Enable SIGTERM in SecurityManager

My custom security manager currently blocks graceful closing due to SIGTERMs. The follow message is displayed:

Java HotSpot(TM) 64-Bit Server VM warning: Exception java.lang.SecurityException occurred dispatching signal SIGTERM to handler- the VM may need to be forcibly terminated

What should I do to enable shutting down due to SIGTERMS but nothing more?

Upvotes: 3

Views: 272

Answers (1)

Yves Martin
Yves Martin

Reputation: 10380

Your implementation has probably disabled the full debugging information from -Djava.security.debug=all if you omit to call super.checkAccess. If you write first in your SecurityManager implementation

  public void checkAccess(ThreadGroup g) {
      System.out.println("Access for " + g);
      super.checkAccess(g);
  }
  public void checkAccess(Thread t) {
      System.out.println("Access for " + t);
      super.checkAccess(t);
  }

and run with -Djava.security.debug=all, you get information about checkAccess calls to allow and permissions to add to your policy file.
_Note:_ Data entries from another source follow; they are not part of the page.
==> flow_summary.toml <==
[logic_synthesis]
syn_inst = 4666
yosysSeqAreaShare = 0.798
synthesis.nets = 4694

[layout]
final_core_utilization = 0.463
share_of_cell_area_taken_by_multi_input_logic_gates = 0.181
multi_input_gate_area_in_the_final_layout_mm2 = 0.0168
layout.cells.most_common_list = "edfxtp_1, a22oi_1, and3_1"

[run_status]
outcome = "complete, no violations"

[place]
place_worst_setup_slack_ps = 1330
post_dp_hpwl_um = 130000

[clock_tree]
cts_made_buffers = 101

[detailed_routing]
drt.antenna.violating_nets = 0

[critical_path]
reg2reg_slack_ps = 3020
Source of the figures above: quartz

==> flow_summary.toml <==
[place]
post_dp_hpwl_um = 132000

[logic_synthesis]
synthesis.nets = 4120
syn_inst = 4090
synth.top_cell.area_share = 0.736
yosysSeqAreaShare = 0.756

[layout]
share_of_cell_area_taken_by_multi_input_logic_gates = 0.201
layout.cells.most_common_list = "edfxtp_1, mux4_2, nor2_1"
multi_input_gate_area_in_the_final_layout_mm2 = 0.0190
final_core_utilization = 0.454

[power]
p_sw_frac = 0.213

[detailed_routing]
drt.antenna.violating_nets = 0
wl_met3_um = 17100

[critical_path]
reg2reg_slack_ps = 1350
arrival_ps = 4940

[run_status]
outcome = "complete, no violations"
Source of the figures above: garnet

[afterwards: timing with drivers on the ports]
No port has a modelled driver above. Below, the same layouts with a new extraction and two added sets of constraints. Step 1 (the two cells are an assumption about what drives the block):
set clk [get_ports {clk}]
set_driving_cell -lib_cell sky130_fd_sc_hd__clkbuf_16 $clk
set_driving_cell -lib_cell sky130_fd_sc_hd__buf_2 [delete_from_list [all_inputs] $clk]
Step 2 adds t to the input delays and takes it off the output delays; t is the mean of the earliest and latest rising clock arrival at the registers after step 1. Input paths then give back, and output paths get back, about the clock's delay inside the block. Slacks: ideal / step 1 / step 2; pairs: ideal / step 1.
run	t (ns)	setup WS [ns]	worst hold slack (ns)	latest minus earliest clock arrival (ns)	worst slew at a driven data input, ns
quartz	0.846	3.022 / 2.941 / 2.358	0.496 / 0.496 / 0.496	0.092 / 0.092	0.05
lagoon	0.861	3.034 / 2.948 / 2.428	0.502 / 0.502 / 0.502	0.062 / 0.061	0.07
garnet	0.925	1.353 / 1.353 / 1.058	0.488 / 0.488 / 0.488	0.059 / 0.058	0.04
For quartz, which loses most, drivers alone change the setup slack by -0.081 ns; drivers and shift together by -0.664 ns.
Source: an optimization exercise on an open RTL-to-GDS flow (aim: small area, a short achievable clock period and few clock cycles per item). Production flows keep margins and buffers that such runs may drop.
Only simulation tests tie the RTL to the original design; equivalence was not proved.

==> flow/design.v, too long to show whole: its modules and the start of the top module <==
// module cmult_conj: 3707 lines
// module ks_add: 31 lines
// module ks_add_hi: 51 lines
// module ifft_butterfly_stage: 112 lines
module ifft_butterfly_stage #(
   parameter int DW = 16,
   parameter int TW = 16,
   parameter int OW = 18
) (
   input  logic                 clk,
   input  logic                 rst,
   input  logic                 in_valid,
   output logic                 in_ready,
   input  logic signed [DW-1:0] in1_real,
   input  logic signed [DW-1:0] in1_imag,
   input  logic signed [DW-1:0] in2_real,
   input  logic signed [DW-1:0] in2_imag,
   input  logic signed [TW-1:0] twiddle_real,
   input  logic signed [TW-1:0] twiddle_imag,
   output logic                 out_valid,
   input  logic                 out_ready,
   output logic signed [OW-1:0] out1_real,
   output logic signed [OW-1:0] out1_imag,
   output logic signed [OW-1:0] out2_real,
   output logic signed [OW-1:0] out2_imag,
   output logic                 sat
);
  // ...
==> flow/flow/run.sh <==
#!/bin/bash
# Layout flow: the standard flow with three changes.
#  1. Synthesis is the standard flow's synthesis script (synth_recipe.tcl, ORFS synth.tcl) with one change:
#     the final ABC technology mapping uses flow/abc_map.script (the classic delay-targeted
#     mapper) instead of ORFS's abc_speed.script. Registers are mapped before ABC runs, so they
#     are the same as the standard synthesis's.
#  2. flow/fixpol.py then removes inverters around full-adder cells by complementing full adders
#     (all three inputs and both outputs) and swapping xor2/xnor2 cells. Registers, ports and
#     the logic function are unchanged.
#  3. Ports are buffered with buf_4 cells instead of the default delay-buffer cells.
# Each tool's output goes to a log file of its own in this folder.
set -euo pipefail
R=orfs/results/sky130hd/ifft_butterfly_stage/base
rm -rf synth_scripts
cp -r "$FLOW_HOME/scripts" synth_scripts
chmod -R u+w synth_scripts
cp flow/abc_map.script synth_scripts/abc_speed.script
bash standard.sh SCRIPTS_DIR="$PWD/synth_scripts" synth > log_synth.txt 2>&1
cp "$R/1_2_yosys.v" synth_abc.v
python3 flow/fixpol.py synth_abc.v "$R/1_2_yosys.v" > log_fixpol.txt 2>&1
export BUFFER_PORTS_ARGS="-buffer_cell sky130_fd_sc_hd__buf_4"
bash standard.sh finish > log_finish.txt 2>&1
==> flow/flow/abc_map.script <==
strash
dch -f
map -D 1200
topo
stime -c
buffer -c
upsize -c
dnsize -c
==> flow/flow/fixpol.py <==
#!/usr/bin/env python3
"""Remove inverters around full-adder cells in a flat Yosys netlist of sky130_fd_sc_hd cells.

A full adder with every input complemented computes the complement of both outputs, so each
fa cell may be "flipped": fed the complements of its inputs, its outputs then carry the
complements of its logical sum and carry. xor2 and xnor2 cells may likewise swap type to
complement their output. This picks flips by local search to need as few inverters as possible,
then rewrites the netlist: every inverter (inv_N) in the netlist is removed and one inv_1 is
made for each signal that some pin needs in the polarity its driver does not give.
Registers, ports and all other cells keep exactly the logic values they had.

usage: fixpol.py IN.v OUT.v
"""
import re
import sys

src = open(sys.argv[1]).read()

m = re.search(r"\bmodule\s+(\w+)\s*\((.*?)\);", src, re.S)
modname = m.group(1)
body_start = m.end()
endm = src.rindex("endmodule")
body = src[body_start:endm]

# statements of the module body
stmts = [s.strip() for s in body.split(";")]
decls = []
cells = []  # (type, name, [(pin, net)])
inst_re = re.compile(r"^(\S+)\s+(\S+)\s*\((.*)\)$", re.S)
pin_re = re.compile(r"\.(\w+)\s*\(\s*([^()]*?)\s*\)")
ports_out = set()
ports_in = set()
for s in stmts:
    if not s:
        continue
    if re.match(r"^(input|output|wire|inout)\b", s):
        decls.append(s)
        mm = re.match(r"^(input|output)\s+(\[(\d+):(\d+)\]\s+)?(\S+)$", s)
        if mm:
            kind, _, hi, lo, name = mm.groups()
            names = [name] if hi is None else [f"{name}[{i}]" for i in range(int(lo), int(hi) + 1)]
            (ports_out if kind == "output" else ports_in).update(names)
        continue
    if s.startswith("assign"):
        sys.exit("fixpol: assign statements are not handled")
    mm = inst_re.match(s)
    if not mm:
        sys.exit(f"fixpol: cannot parse statement: {s[:80]}")
    typ, name, pins = mm.groups()
    cells.append([typ, name, pin_re.findall(pins)])

OUTPINS = {"X", "Y", "Q", "Q_N", "SUM", "COUT", "HI", "LO"}


def short(t):
    return t.replace("sky130_fd_sc_hd__", "")


def is_inv(t):
    return re.fullmatch(r"inv_\d+", short(t)) is not None


def is_fa(t):
    return re.fullmatch(r"fa_\d+", short(t)) is not None


def is_x2(t):
    return re.fullmatch(r"x(n?)or2_\d+", short(t)) is not None


driver = {}  # net -> (cell index, pin)
for ci, (t, n, pins) in enumerate(cells):
    for p, net in pins:
        if p in OUTPINS:
            driver[net] = (ci, p)

inv_of = {}  # inverter output net -> input net
for ci, (t, n, pins) in enumerate(cells):
    if is_inv(t):
        d = dict(pins)
        inv_of[d["Y"]] = d["A"]


def lit(net):
    pol = 0
    while net in inv_of:
        net = inv_of[net]
        pol ^= 1
    return net, pol


# Inverters whose output is a port stay as they are (the port keeps its own driver).
keep_inv = set()
for ci, (t, n, pins) in enumerate(cells):
    if is_inv(t) and dict(pins)["Y"] in ports_out:
        keep_inv.add(ci)

# Flippable objects: fa cells (inputs and outputs), xor2/xnor2 cells (output only).
flip_id = {}
for ci, (t, n, pins) in enumerate(cells):
    if is_fa(t) or is_x2(t):
        flip_id[ci] = len(flip_id)
x = [0] * len(flip_id)

# consumers: list of (root, base_pol, flipper or None)
# a consumer of a fa input pin needs root^base_pol^x[fa]; a fixed consumer needs root^base_pol.
uses = {}  # root -> list of (base_pol, flipper)
pin_lit = {}  # (ci, pin) -> (root, pol)
for ci, (t, n, pins) in enumerate(cells):
    if is_inv(t) and ci not in keep_inv:
        continue
    for p, net in pins:
        if p in OUTPINS:
            continue
        if net.startswith("1'") or net == "":
            continue
        r, pol = lit(net)
        pin_lit[(ci, p)] = (r, pol)
        f = flip_id[ci] if is_fa(t) else None
        uses.setdefault(r, []).append((pol, f))
# output ports that are driven through an inverter chain without a kept inverter are not
# possible (the chain ends at a kept inverter); ports driven directly count as a fixed use
for pnet in ports_out:
    if pnet in driver and not is_inv(cells[driver[pnet][0]][0]):
        uses.setdefault(pnet, []).append((0, None))


def avail(root):
    """Polarity the physical net of root carries (0: the logical value)."""
    d = driver.get(root)
    if d is None:
        return 0
    ci = d[0]
    if ci in flip_id:
        return x[flip_id[ci]]
    return 0


def root_cost(root):
    a = avail(root)
    for pol, f in uses.get(root, []):
        need = pol ^ (x[f] if f is not None else 0)
        if need != a:
            return 1
    return 0


# roots each flipper touches: its output roots and its input roots
touch = [set() for _ in flip_id]
for ci, fi in flip_id.items():
    for p, net in cells[ci][2]:
        if p in OUTPINS:
            touch[fi].add(net)
        elif (ci, p) in pin_lit and is_fa(cells[ci][0]):
            touch[fi].add(pin_lit[(ci, p)][0])

roots_all = set(uses)
before = sum(root_cost(r) for r in roots_all)
n_inv_before = sum(1 for t, n, p in cells if is_inv(t))
improved = True
passes = 0
while improved and passes < 50:
    improved = False
    passes += 1
    for fi in range(len(x)):
        rs = touch[fi]
        c0 = sum(root_cost(r) for r in rs)
        x[fi] ^= 1
        c1 = sum(root_cost(r) for r in rs)
        if c1 < c0:
            improved = True
        else:
            x[fi] ^= 1
# simulated annealing on top of the greedy result (deterministic seed)
import math, random
rng = random.Random(12345)
cur = sum(root_cost(r) for r in roots_all)
best = cur
best_x = list(x)
n = len(x)
if n:
    steps = 3000000
    for k in range(steps):
        T = 0.6 * (1 - k / steps) + 0.01
        fi = rng.randrange(n)
        rs = touch[fi]
        c0 = sum(root_cost(r) for r in rs)
        x[fi] ^= 1
        c1 = sum(root_cost(r) for r in rs)
        dlt = c1 - c0
        if dlt <= 0 or rng.random() < math.exp(-dlt / T):
            cur += dlt
            if cur < best:
                best = cur
                best_x = list(x)
        else:
            x[fi] ^= 1
    x[:] = best_x
after = sum(root_cost(r) for r in roots_all)

# Rewrite.
new_cells = []
new_wires = []
inv_net = {}  # root -> net carrying the complement of the physical net of root


def phys(root, need):
    """Net carrying logical value root^need."""
    if need == avail(root):
        return root
    if root not in inv_net:
        nn = f"_fixpol_{len(inv_net)}_"
        inv_net[root] = nn
        new_wires.append(nn)
    return inv_net[root]


for ci, (t, n, pins) in enumerate(cells):
    if is_inv(t) and ci not in keep_inv:
        continue
    newpins = []
    for p, net in pins:
        if p in OUTPINS or (ci, p) not in pin_lit:
            newpins.append((p, net))
            continue
        r, pol = pin_lit[(ci, p)]
        need = pol ^ (x[flip_id[ci]] if is_fa(t) else 0)
        newpins.append((p, phys(r, need)))
    if is_x2(t) and x[flip_id[ci]]:
        if "__xor2_" in t:
            t = t.replace("__xor2_", "__xnor2_")
            newpins = [("Y" if p == "X" else p, net) for p, net in newpins]
        else:
            t = t.replace("__xnor2_", "__xor2_")
            newpins = [("X" if p == "Y" else p, net) for p, net in newpins]
    new_cells.append((t, n, newpins))

for pnet in ports_out:
    d = driver.get(pnet)
    if d is not None and not is_inv(cells[d[0]][0]) and avail(pnet) != 0:
        sys.exit(f"fixpol: port {pnet} would change polarity")

for i, (root, nn) in enumerate(sorted(inv_net.items(), key=lambda kv: kv[1])):
    new_cells.append(("sky130_fd_sc_hd__inv_1", f"_fixpol_inv_{i}_", [("A", root), ("Y", nn)]))

out = [src[:body_start], "\n"]
for d in decls:
    out.append(f"  {d} ;\n")
for w in new_wires:
    out.append(f"  wire {w};\n")
for t, n, pins in new_cells:
    pl = ",\n".join(f"    .{p}({net}{' ' if net.startswith(chr(92)) else ''})" for p, net in pins)
    out.append(f"  {t} {n} (\n{pl}\n  );\n")
out.append("endmodule\n")
open(sys.argv[2], "w").write("".join(out))
flipped = sum(x)
sys.stderr.write(
    f"fixpol: {len(flip_id)} flippable cells, {flipped} flipped, {passes} passes; "
    f"inverters {n_inv_before} -> {len(inv_net) + len(keep_inv)} "
    f"(needed-complement roots {before} -> {after})\n"
)
==> flow/standard.sh <==
#!/bin/bash
# synth_recipe.tcl (not shown) runs the flow's synth.tcl, then flattens the netlist and writes it again
# the make line also repeats each setting of config.mk as NAME=value (left out here)
make -C /OpenROAD-flow-scripts/flow DESIGN_CONFIG=/design/flow/config.mk WORK_HOME=/design/flow/orfs CLKGATE_MAP_FILE= SYNTH_SCRIPT=/design/flow/synth_recipe.tcl "${@:-finish}"
==> flow/config.mk <==
export PLATFORM = sky130hd
export DESIGN_NAME = ifft_butterfly_stage
export DESIGN_NICKNAME = ifft_butterfly_stage
export VERILOG_FILES = /design/flow/design.v
export SDC_FILE = /design/flow/constraint.sdc
export NUM_CORES = 4
export LEC_CHECK = 0
export CAP_MARGIN = 20
export CORE_MARGIN = 2
export CORE_UTILIZATION = 55
export SETUP_SLACK_MARGIN = 4.0
export SLEW_MARGIN = 20
export TNS_END_PERCENT = 20
==> flow/constraint.sdc <==
create_clock -name core_clock -period 7.5 [get_ports {clk}]
set_input_delay 1.5000 -clock core_clock [delete_from_list [all_inputs] [get_ports {clk}]]
set_output_delay 1.5000 -clock core_clock [all_outputs]
set_load 0.01 [all_outputs]
From an optimization exercise on the open Yosys and OpenROAD flow, aimed at a short achievable clock period and few clock cycles; shortcuts taken in it are not production practice. Function was checked by simulation only, so behaviour that the tests miss may differ from the original. Power is estimated from default activity; no workload was simulated.

==> flow/design.v <==
module sprite_sequencer #(
    parameter int MAX_SPRITES  = 16,
    parameter int NUM_FRAMES   = 512,
    parameter int WIDTH        = 1280,
    parameter int HEIGHT       = 720,
    parameter int ANIM_DIV     = 6,
    parameter int MAX_ANIM_LEN = 8,
    localparam int IW = $clog2(MAX_SPRITES),
    localparam int FW = $clog2(NUM_FRAMES),
    localparam int XW = $clog2(WIDTH),
    localparam int YW = $clog2(HEIGHT),
    localparam int LW = $clog2(MAX_ANIM_LEN + 1)
) (
    input  logic          clk_pixel,
    input  logic          sys_rst,
    input  logic          new_frame,
    input  logic          wr_en,
    input  logic [IW-1:0] wr_index,
    input  logic          wr_active,
    input  logic [XW-1:0] wr_x,
    input  logic [YW-1:0] wr_y,
    input  logic [FW-1:0] wr_base_frame,
    input  logic [LW-1:0] wr_anim_len,
    input  logic          sprite_ready,
    output logic          sprite_valid,
    output logic [XW-1:0] sprite_x,
    output logic [YW-1:0] sprite_y,
    output logic [FW-1:0] sprite_frame_number,
    output logic [IW-1:0] sprite_index,
    output logic          busy,
    output logic          list_done,
    output logic          overrun
);
    localparam int N  = MAX_SPRITES;
    localparam int DW = (ANIM_DIV > 1) ? $clog2(ANIM_DIV) : 1;
    logic          busy_reg;
    logic [DW-1:0] div_reg;
    logic          step_reg;
    logic          overrun_reg;
    logic          list_done_reg;
    logic          valid_reg;
    logic [XW-1:0] x_reg;
    logic [YW-1:0] y_reg;
    logic [FW-1:0] frame_reg;
    logic [IW-1:0] index_reg;
    logic [N-1:0]  mask_reg;
    logic [N-1:0]  adv_pend_reg;
    logic [N-1:0]  act_next;
    logic [XW-1:0] x_arr     [N];
    logic [YW-1:0] y_arr     [N];
    logic [FW-1:0] frame_arr [N];
    logic          start, late_start, out_free, take, mask_any, scan_end, step_now;
    logic [N-1:0]  low, below, pick;
    always_comb begin
        below[0] = 1'b0;
        for (int i = 1; i < N; i++) below[i] = below[i-1] | mask_reg[i-1];
    end
    assign low      = mask_reg & ~below;
    assign mask_any = |mask_reg;
    assign start      = !busy_reg && new_frame;
    assign late_start = start && wr_en && !below[wr_index];
    assign out_free   = !valid_reg || sprite_ready;
    assign take       = (busy_reg && out_free) || (start && !late_start);
    assign pick       = take ? low : '0;
    assign scan_end   = busy_reg && out_free && !mask_any;
    assign step_now   = busy_reg ? step_reg : (div_reg == DW'(ANIM_DIV - 1));
    genvar gi;
    generate
        for (gi = 0; gi < N; gi++) begin : g_entry
            logic          active_reg;
            logic [XW-1:0] x_e_reg;
            logic [YW-1:0] y_e_reg;
            logic [FW-1:0] base_reg;
            logic [FW-1:0] frame_e_reg;
            logic [LW-1:0] len_reg;
            logic [LW-1:0] phase_reg;
            logic          wr_hit;
            logic          wrap;
            logic [LW-1:0] phase_inc;
            assign wr_hit    = wr_en && (wr_index == IW'(gi));
            assign phase_inc = phase_reg + LW'(1);
            assign wrap      = (phase_inc >= ((len_reg == '0) ? LW'(1) : len_reg));
            always_ff @(posedge clk_pixel or posedge sys_rst) begin
                if (sys_rst) begin
                    active_reg <= 1'b0;
                end else if (wr_hit) begin
                    active_reg <= wr_active;
                end
            end
            always_ff @(posedge clk_pixel) begin
                if (wr_hit) begin
                    x_e_reg     <= wr_x;
                    y_e_reg     <= wr_y;
                    base_reg    <= wr_base_frame;
                    frame_e_reg <= wr_base_frame;
                    len_reg     <= wr_anim_len;
                    phase_reg   <= '0;
                end else if (adv_pend_reg[gi]) begin
                    phase_reg   <= wrap ? '0 : phase_inc;
                    frame_e_reg <= wrap ? base_reg : frame_e_reg + FW'(1);
                end
            end
            assign act_next[gi]  = wr_hit ? wr_active : active_reg;
            assign x_arr[gi]     = x_e_reg;
            assign y_arr[gi]     = y_e_reg;
            assign frame_arr[gi] = frame_e_reg;
        end
    endgenerate
    logic [XW-1:0] x_sel;
    logic [YW-1:0] y_sel;
    logic [FW-1:0] frame_sel;
    logic [IW-1:0] index_sel;
    always_comb begin
        x_sel     = '0;
        y_sel     = '0;
        frame_sel = '0;
        index_sel = '0;
        for (int i = 0; i < N; i++) begin
            x_sel     = x_sel     | (x_arr[i]     & {XW{low[i]}});
            y_sel     = y_sel     | (y_arr[i]     & {YW{low[i]}});
            frame_sel = frame_sel | (frame_arr[i] & {FW{low[i]}});
            index_sel = index_sel | (IW'(i)       & {IW{low[i]}});
        end
    end
    always_ff @(posedge clk_pixel or posedge sys_rst) begin
        if (sys_rst) begin
            busy_reg      <= 1'b0;
            div_reg       <= '0;
            step_reg      <= 1'b0;
            overrun_reg   <= 1'b0;
            list_done_reg <= 1'b0;
            mask_reg      <= '0;
            valid_reg     <= 1'b0;
            adv_pend_reg  <= '0;
        end else begin
            list_done_reg <= scan_end;
            adv_pend_reg  <= step_now ? pick : '0;
            if (busy_reg && new_frame) begin
                overrun_reg <= 1'b1;
            end
            if (start) begin
                busy_reg <= 1'b1;
                if (div_reg == DW'(ANIM_DIV - 1)) begin
                    div_reg  <= '0;
                    step_reg <= 1'b1;
                end else begin
                    div_reg  <= div_reg + DW'(1);
                    step_reg <= 1'b0;
                end
            end else if (scan_end) begin
                busy_reg <= 1'b0;
            end
            if (take && mask_any) begin
                mask_reg  <= (busy_reg ? mask_reg : act_next) & ~low;
                valid_reg <= 1'b1;
            end else begin
                if (!busy_reg || scan_end) begin
                    mask_reg <= act_next;
                end
                if (take) begin
                    valid_reg <= 1'b0;
                end
            end
        end
    end
    always_ff @(posedge clk_pixel or posedge sys_rst) begin
        if (sys_rst) begin
            x_reg     <= '0;
            y_reg     <= '0;
            frame_reg <= '0;
            index_reg <= '0;
        end else if (out_free) begin
            x_reg     <= x_sel;
            y_reg     <= y_sel;
            frame_reg <= frame_sel;
            index_reg <= index_sel;
        end
    end
    assign sprite_valid        = valid_reg;
    assign sprite_x            = x_reg;
    assign sprite_y            = y_reg;
    assign sprite_frame_number = frame_reg;
    assign sprite_index        = index_reg;
    assign busy                = busy_reg;
    assign list_done           = list_done_reg;
    assign overrun             = overrun_reg;
endmodule
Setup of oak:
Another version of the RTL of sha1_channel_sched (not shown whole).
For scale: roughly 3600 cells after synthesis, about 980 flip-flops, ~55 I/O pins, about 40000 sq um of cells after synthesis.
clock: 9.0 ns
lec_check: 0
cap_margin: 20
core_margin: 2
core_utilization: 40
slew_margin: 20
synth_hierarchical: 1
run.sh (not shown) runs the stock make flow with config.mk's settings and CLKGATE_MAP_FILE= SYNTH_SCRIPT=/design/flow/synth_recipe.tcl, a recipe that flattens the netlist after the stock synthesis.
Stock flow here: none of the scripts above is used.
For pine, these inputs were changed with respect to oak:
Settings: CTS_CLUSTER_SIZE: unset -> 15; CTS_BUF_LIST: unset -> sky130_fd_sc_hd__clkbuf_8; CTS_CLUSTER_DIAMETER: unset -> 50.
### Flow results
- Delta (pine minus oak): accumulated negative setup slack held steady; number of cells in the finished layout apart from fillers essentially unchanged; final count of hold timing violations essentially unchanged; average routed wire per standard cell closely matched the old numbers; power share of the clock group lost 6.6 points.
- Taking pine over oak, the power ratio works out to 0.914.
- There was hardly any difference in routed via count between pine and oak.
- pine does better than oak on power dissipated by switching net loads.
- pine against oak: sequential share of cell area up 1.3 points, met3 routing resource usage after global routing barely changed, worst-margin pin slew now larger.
I sum up:

Access for java.lang.ThreadGroup[name=system,maxpri=10]
Permission (java.lang.RuntimePermission modifyThreadGroup)
[...]
Access for Thread[SIGTERM handler,9,system]
Permission (java.lang.RuntimePermission modifyThread)
[...]
 java.security.Permissions@133c5982 (
 (java.lang.RuntimePermission exitVM)
 (java.io.FilePermission /path/to/current/working/directory/- read)
)

As a result, you enable SIGTERM signal handling the stricter way with the following code in your SecurityManager:

  public void checkAccess(ThreadGroup g) {
      System.out.println("Access for " + g);
      if ("system".equals(g.getName()))  {
         // will checkPermission java.lang.RuntimePermission "modifyThreadGroup"
         super.checkAccess(g);
      } else {
         throw new SecurityException("Access denied to " + g);
      }
  }

  public void checkAccess(Thread t) {
      System.out.println("Access for " + t);
      if ("SIGTERM handler".equals(t.getName())) {
         // will checkPermission java.lang.RuntimePermission "modifyThread"
         super.checkAccess(t);
      } else {
         throw new SecurityException("Access denied to " + t);
      }
  }

And also these permissions granting in your java.security.policy file:

grant {
  permission java.lang.RuntimePermission "modifyThreadGroup";
  permission java.lang.RuntimePermission "modifyThread";
  permission java.lang.RuntimePermission "exitVM";
};

The full information is available here but it is really not obvious to do it right, the try-and-fix method is still the fastest way.